One of the challenges in accurate oil spill predictions is the availability of high quality forecast data, specifically for winds and currents (Gilbert (1998)). A key issue in oil spill modelling is that data from a specific wind station or current meter is of limited value since it does not provide a forecast and it only provides data for a very localized region. Oil tends to move quite quickly and can cover large areas. Current data is even more difficult to obtain; current meters are site-specific and provide no forecast. Technology such as high frequency (HF) radar now allows for larger areas of water to be observed for surface currents. However, HF Radar does not have a forecast component, although analysis tools such as the Short Term Predictive System (STPS) add some forecast capabilities to HF Radar observations in tidal regimes (O’Donnell et al. (2005)).

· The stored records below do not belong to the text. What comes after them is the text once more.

<file path="config.mk">
export PLATFORM = sky130hd
export DESIGN_NAME = cal_seq
export DESIGN_NICKNAME = d
export VERILOG_FILES = /design/src/rtl/cal_seq_pkg.sv /design/src/rtl/cal_meas_stub.sv /design/src/rtl/cal_seq_fsm.sv /design/src/rtl/cal_seq.sv
export SDC_FILE = /design/constraint.sdc
export NUM_CORES = 1
export LEC_CHECK = 0
export BUFFER_PORTS_ARGS = -buffer_cell sky130_fd_sc_hd__buf_2
export CORE_MARGIN = 1.5
export CORE_UTILIZATION = 35
export CTS_CLUSTER_SIZE = 8
export DETAILED_ROUTE_END_ITERATION = 16
export SLEW_MARGIN = 10
export SYNTH_ARGS = -nofsm -noshare
export SYNTH_HDL_FRONTEND = slang
export SYNTH_SLANG_ARGS = --single-unit
</file>
<file path="constraint.sdc">
create_clock -name clk -period 2.5 [get_ports clk]
set_input_delay 0.125 -clock clk [delete_from_list [all_inputs] [get_ports clk]]
set_output_delay 0.125 -clock clk [all_outputs]
set_load 0.005 [all_outputs]
</file>
<file path="src/rtl/cal_seq_pkg.sv">
package cal_seq_pkg;

   typedef enum logic [1:0] {
      MD_NORMAL = 2'b00,
      MD_SELF   = 2'b01,
      MD_ZSYS   = 2'b10,
      MD_FSYS   = 2'b11
   } cal_mode_e;

   typedef enum logic [1:0] {
      ST_IDLE = 2'd0,
      ST_ZS   = 2'd1,
      ST_FS   = 2'd2
   } seq_st_e;

   // channel code to coefficient pair; codes 00 and 10 share pair 0
   function automatic logic [1:0] pair_of(input logic [1:0] chan);
      case (chan)
         2'b01:   pair_of = 2'd1;
         2'b11:   pair_of = 2'd2;
         default: pair_of = 2'd0;
      endcase
   endfunction

endpackage

</file>
<file path="src/rtl/cal_meas_stub.sv">
module cal_meas_stub #(
   parameter int RES_W = 24,
   parameter int MEAS_TICKS = 4,
   parameter logic [RES_W-1:0] ZS_BASE = 'h10,
   parameter logic [RES_W-1:0] FS_BASE = 'h1000
) (
   input  logic             clk,
   input  logic             rst_n,
   input  logic             en,
   input  logic             clr,
   input  logic             start,
   input  logic             start_fs,
   input  logic             tick,
   input  logic [2:0]       gain,
   input  logic [1:0]       pair,
   output logic             res_vld,
   output logic [RES_W-1:0] res_val
);

   logic       busy;
   logic       kind_fs;
   logic [2:0] gain_q;
   logic [1:0] pair_q;
   logic       last_tick;

   generate
      if (MEAS_TICKS == 1) begin : g_single
         assign last_tick = 1'b1;
      end else begin : g_count
         localparam int CW = $clog2(MEAS_TICKS);
         localparam logic [CW-1:0] LAST = CW'(MEAS_TICKS - 1);
         logic [CW-1:0] cnt;
         always_ff @(posedge clk) begin
            if (!rst_n) begin
               cnt <= '0;
            end else if (en) begin
               if (clr || start)      cnt <= '0;
               else if (busy && tick) cnt <= cnt + 1'b1;
            end
         end
         assign last_tick = (cnt == LAST);
      end
   endgenerate

   always_ff @(posedge clk) begin
      if (!rst_n) begin
         busy    <= 1'b0;
         kind_fs <= 1'b0;
         gain_q  <= '0;
         pair_q  <= '0;
         res_vld <= 1'b0;
         res_val <= '0;
      end else if (en) begin
         res_vld <= 1'b0;
         if (clr) begin
            busy <= 1'b0;
         end else if (start) begin
            busy    <= 1'b1;
            kind_fs <= start_fs;
            gain_q  <= gain;
            pair_q  <= pair;
         end else if (busy && tick && last_tick) begin
            busy    <= 1'b0;
            res_vld <= 1'b1;
            res_val <= ((kind_fs ? FS_BASE : ZS_BASE) << gain_q) + RES_W'(pair_q);
         end
      end
   end

   // a fresh result only follows a tick
   assert_res_on_tick_R2: assert property (@(posedge clk) disable iff (!rst_n)
      $rose(res_vld) |-> $past(tick));

endmodule

</file>
<file path="src/rtl/cal_seq_fsm.sv">
module cal_seq_fsm
   import cal_seq_pkg::*;
#(
   parameter int SETTLE_TICKS = 3
) (
   input  logic       clk,
   input  logic       rst_n,
   input  logic       standby,
   input  logic       fsync,
   input  logic       mode_wr,
   input  logic [1:0] mode_in,
   input  logic [1:0] chan_in,
   input  logic [2:0] gain_in,
   input  logic       tick,
   input  logic       rd_done,
   input  logic       res_vld,
   output cal_mode_e  mode_q,
   output logic [1:0] chan_q,
   output logic [2:0] gain_q,
   output logic       rdy_n,
   output logic       zs_start,
   output logic       fs_start,
   output logic       dat_load,
   output logic       cal_wr,
   output logic       cal_gain,
   output logic       stub_start,
   output logic       stub_start_fs,
   output logic       stub_clr
);

   localparam int SW = (SETTLE_TICKS > 1) ? $clog2(SETTLE_TICKS) : 1;
   localparam logic [SW-1:0] SETTLE_LAST = SW'(SETTLE_TICKS - 1);

   seq_st_e       st;
   logic [SW-1:0] settle;
   logic          start_any;
   logic          chain_fs;

   assign start_any     = (st == ST_IDLE) && (mode_q != MD_NORMAL) && !fsync && !mode_wr;
   assign chain_fs      = (st == ST_ZS) && res_vld && (mode_q == MD_SELF) && !fsync && !mode_wr;
   assign stub_start    = start_any || chain_fs;
   assign stub_start_fs = chain_fs || (mode_q == MD_FSYS);
   assign stub_clr      = fsync || mode_wr;

   always_ff @(posedge clk) begin
      if (!rst_n) begin
         st       <= ST_IDLE;
         mode_q   <= MD_NORMAL;
         chan_q   <= '0;
         gain_q   <= '0;
         settle   <= '0;
         rdy_n    <= 1'b1;
         zs_start <= 1'b0;
         fs_start <= 1'b0;
         dat_load <= 1'b0;
         cal_wr   <= 1'b0;
         cal_gain <= 1'b0;
      end else if (!standby) begin
         zs_start <= 1'b0;
         fs_start <= 1'b0;
         dat_load <= 1'b0;
         cal_wr   <= 1'b0;
         if (rd_done) rdy_n <= 1'b1;
         if (mode_wr) begin
            mode_q <= cal_mode_e'(mode_in);
            chan_q <= chan_in;
            gain_q <= gain_in;
            st     <= ST_IDLE;
            settle <= '0;
         end else if (fsync) begin
            st     <= ST_IDLE;
            settle <= '0;
         end else begin
            case (st)
               ST_IDLE: begin
                  if (mode_q != MD_NORMAL) begin
                     st       <= (mode_q == MD_FSYS) ? ST_FS : ST_ZS;
                     zs_start <= (mode_q != MD_FSYS);
                     fs_start <= (mode_q == MD_FSYS);
                     rdy_n    <= 1'b1;
                  end else if (tick) begin
                     if (settle == SETTLE_LAST) begin
                        dat_load <= 1'b1;
                        rdy_n    <= 1'b0;
                     end else begin
                        settle <= settle + 1'b1;
                     end
                  end
               end
               ST_ZS: begin
                  if (res_vld) begin
                     cal_wr   <= 1'b1;
                     cal_gain <= 1'b0;
                     if (mode_q == MD_SELF) begin
                        st       <= ST_FS;
                        fs_start <= 1'b1;
                     end else begin
                        st       <= ST_IDLE;
                        mode_q   <= MD_NORMAL;
                        rdy_n    <= 1'b0;
                        dat_load <= 1'b1;
                        settle   <= '0;
                     end
                  end
               end
               ST_FS: begin
                  if (res_vld) begin
                     cal_wr   <= 1'b1;
                     cal_gain <= 1'b1;
                     st       <= ST_IDLE;
                     mode_q   <= MD_NORMAL;
                     rdy_n    <= 1'b0;
                     dat_load <= 1'b1;
                     settle   <= '0;
                  end
               end
               default: st <= ST_IDLE;
            endcase
         end
      end
   end

   assert_one_strobe_R2: assert property (@(posedge clk) disable iff (!rst_n)
      !(zs_start && fs_start));

   assert_rdy_on_start_R3: assert property (@(posedge clk) disable iff (!rst_n)
      (zs_start || fs_start) |-> rdy_n);

   assert_fsync_keeps_rdy_R7: assert property (@(posedge clk) disable iff (!rst_n)
      (fsync && !rdy_n && !rd_done && !standby) |=> !rdy_n);

   assert_frozen_R10: assert property (@(posedge clk) disable iff (!rst_n)
      standby |=> ($stable(mode_q) && $stable(rdy_n) && $stable(st)));

endmodule

</file>
<file path="src/rtl/cal_seq.sv">
module cal_seq
   import cal_seq_pkg::*;
#(
   parameter int RES_W = 24,
   parameter int MEAS_TICKS = 4,
   parameter int SETTLE_TICKS = 3,
   parameter logic [RES_W-1:0] ZS_BASE = 'h10,
   parameter logic [RES_W-1:0] FS_BASE = 'h1000
) (
   input  logic             clk,
   input  logic             rst_n,
   input  logic             standby,
   input  logic             fsync,
   input  logic             mode_wr,
   input  logic [1:0]       mode_in,
   input  logic [1:0]       chan_in,
   input  logic [2:0]       gain_in,
   input  logic             rate_tick,
   input  logic             rd_done,
   output logic             rdy_n,
   output logic [1:0]       mode_out,
   output logic             zs_start,
   output logic             fs_start,
   output logic             dat_load,
   output logic             coef_wr,
   output logic             coef_is_gain,
   output logic [1:0]       coef_pair,
   output logic [RES_W-1:0] coef_val
);

   generate
      if (MEAS_TICKS < 1) begin : g_bad_meas
         $error("MEAS_TICKS must be at least 1");
      end
      if (SETTLE_TICKS < 1) begin : g_bad_settle
         $error("SETTLE_TICKS must be at least 1");
      end
      if (RES_W < 8 || RES_W > 62) begin : g_bad_width
         $error("RES_W must lie in 8..62");
      end else if ((longint'(FS_BASE) << 7) + 64'd3 >= (longint'(1) << RES_W)) begin : g_bad_base
         $error("FS_BASE scaled by the largest gain does not fit RES_W");
      end
   endgenerate

   cal_mode_e  mode_q;
   logic [1:0] chan_q;
   logic [2:0] gain_q;
   logic       res_vld;
   logic       stub_start, stub_start_fs, stub_clr;

   cal_seq_fsm #(
      .SETTLE_TICKS (SETTLE_TICKS)
   ) u_fsm (
      .clk           (clk),
      .rst_n         (rst_n),
      .standby       (standby),
      .fsync         (fsync),
      .mode_wr       (mode_wr),
      .mode_in       (mode_in),
      .chan_in       (chan_in),
      .gain_in       (gain_in),
      .tick          (rate_tick),
      .rd_done       (rd_done),
      .res_vld       (res_vld),
      .mode_q        (mode_q),
      .chan_q        (chan_q),
      .gain_q        (gain_q),
      .rdy_n         (rdy_n),
      .zs_start      (zs_start),
      .fs_start      (fs_start),
      .dat_load      (dat_load),
      .cal_wr        (coef_wr),
      .cal_gain      (coef_is_gain),
      .stub_start    (stub_start),
      .stub_start_fs (stub_start_fs),
      .stub_clr      (stub_clr)
   );

   cal_meas_stub #(
      .RES_W      (RES_W),
      .MEAS_TICKS (MEAS_TICKS),
      .ZS_BASE    (ZS_BASE),
      .FS_BASE    (FS_BASE)
   ) u_stub (
      .clk      (clk),
      .rst_n    (rst_n),
      .en       (!standby),
      .clr      (stub_clr),
      .start    (stub_start),
      .start_fs (stub_start_fs),
      .tick     (rate_tick),
      .gain     (gain_q),
      .pair     (pair_of(chan_q)),
      .res_vld  (res_vld),
      .res_val  (coef_val)
   );

   assign mode_out  = mode_q;
   assign coef_pair = pair_of(chan_q);

   // final write closes the sequence: mode cleared, word loaded, flag low
   assert_final_wr_R4: assert property (@(posedge clk) disable iff (!rst_n)
      (coef_wr && !fs_start) |-> (mode_out == 2'b00 && !rdy_n && dat_load));

   assert_pair_range_R5: assert property (@(posedge clk) disable iff (!rst_n)
      coef_wr |-> (coef_pair != 2'd3));

endmodule

</file>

A variety of web sites provide weather forecasts, primarily winds. Global winds, observations and forecasts, are often available from commercial sites that meet the needs of surfers such as the sites www.weatherflow.com, www.windguru.com, and weatherunderground.com. These are valuable sources of information and their data can be entered manually into the OILMAP system using specialized wind data entry tools (Fig. 1).

Manually entering wind or current data during a spill response is error-prone and time-consuming. The next generation of model tools allows for direct access to data servers that automatically provide global, national, and regional wind and current forecasts. The server can also provide observation data from in-situ observations, radar, and satellites. The COASTMAP Environmental Data Server (EDS) is now used by the U.S Coast Guard for national and international U.S Coast Guard search & rescue operations with the SAROPS tool, and other maritime agencies such as Maritime New Zealand (MNZ), the U.S. Navy, and the oil industry use this technology.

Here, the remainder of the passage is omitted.